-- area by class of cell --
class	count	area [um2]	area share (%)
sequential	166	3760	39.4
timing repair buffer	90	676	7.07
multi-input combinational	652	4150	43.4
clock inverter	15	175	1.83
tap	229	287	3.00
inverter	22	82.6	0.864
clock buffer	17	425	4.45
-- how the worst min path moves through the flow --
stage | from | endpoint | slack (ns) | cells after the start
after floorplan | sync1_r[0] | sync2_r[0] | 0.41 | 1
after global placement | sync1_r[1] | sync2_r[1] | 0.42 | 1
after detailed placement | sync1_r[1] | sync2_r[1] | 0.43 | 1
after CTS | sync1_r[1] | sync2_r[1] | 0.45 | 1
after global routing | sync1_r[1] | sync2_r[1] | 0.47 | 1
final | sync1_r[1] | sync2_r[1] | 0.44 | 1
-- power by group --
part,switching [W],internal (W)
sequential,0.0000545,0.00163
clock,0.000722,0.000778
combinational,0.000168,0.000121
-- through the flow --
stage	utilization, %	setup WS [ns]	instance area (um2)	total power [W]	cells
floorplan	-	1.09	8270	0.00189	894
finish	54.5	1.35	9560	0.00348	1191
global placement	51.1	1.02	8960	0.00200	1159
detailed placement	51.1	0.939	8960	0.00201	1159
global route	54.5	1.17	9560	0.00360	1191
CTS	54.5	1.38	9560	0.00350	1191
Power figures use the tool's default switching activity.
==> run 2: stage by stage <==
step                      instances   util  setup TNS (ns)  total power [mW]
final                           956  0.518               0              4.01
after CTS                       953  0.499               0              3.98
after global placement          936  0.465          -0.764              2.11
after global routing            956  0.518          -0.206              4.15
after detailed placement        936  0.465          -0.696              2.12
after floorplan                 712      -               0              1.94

(What you will do)
From the data above, copy each line that has the string "cells".

(Your response)
stage | from | endpoint | slack (ns) | cells after the start
stage	utilization, %	setup WS [ns]	instance area (um2)	total power [W]	cells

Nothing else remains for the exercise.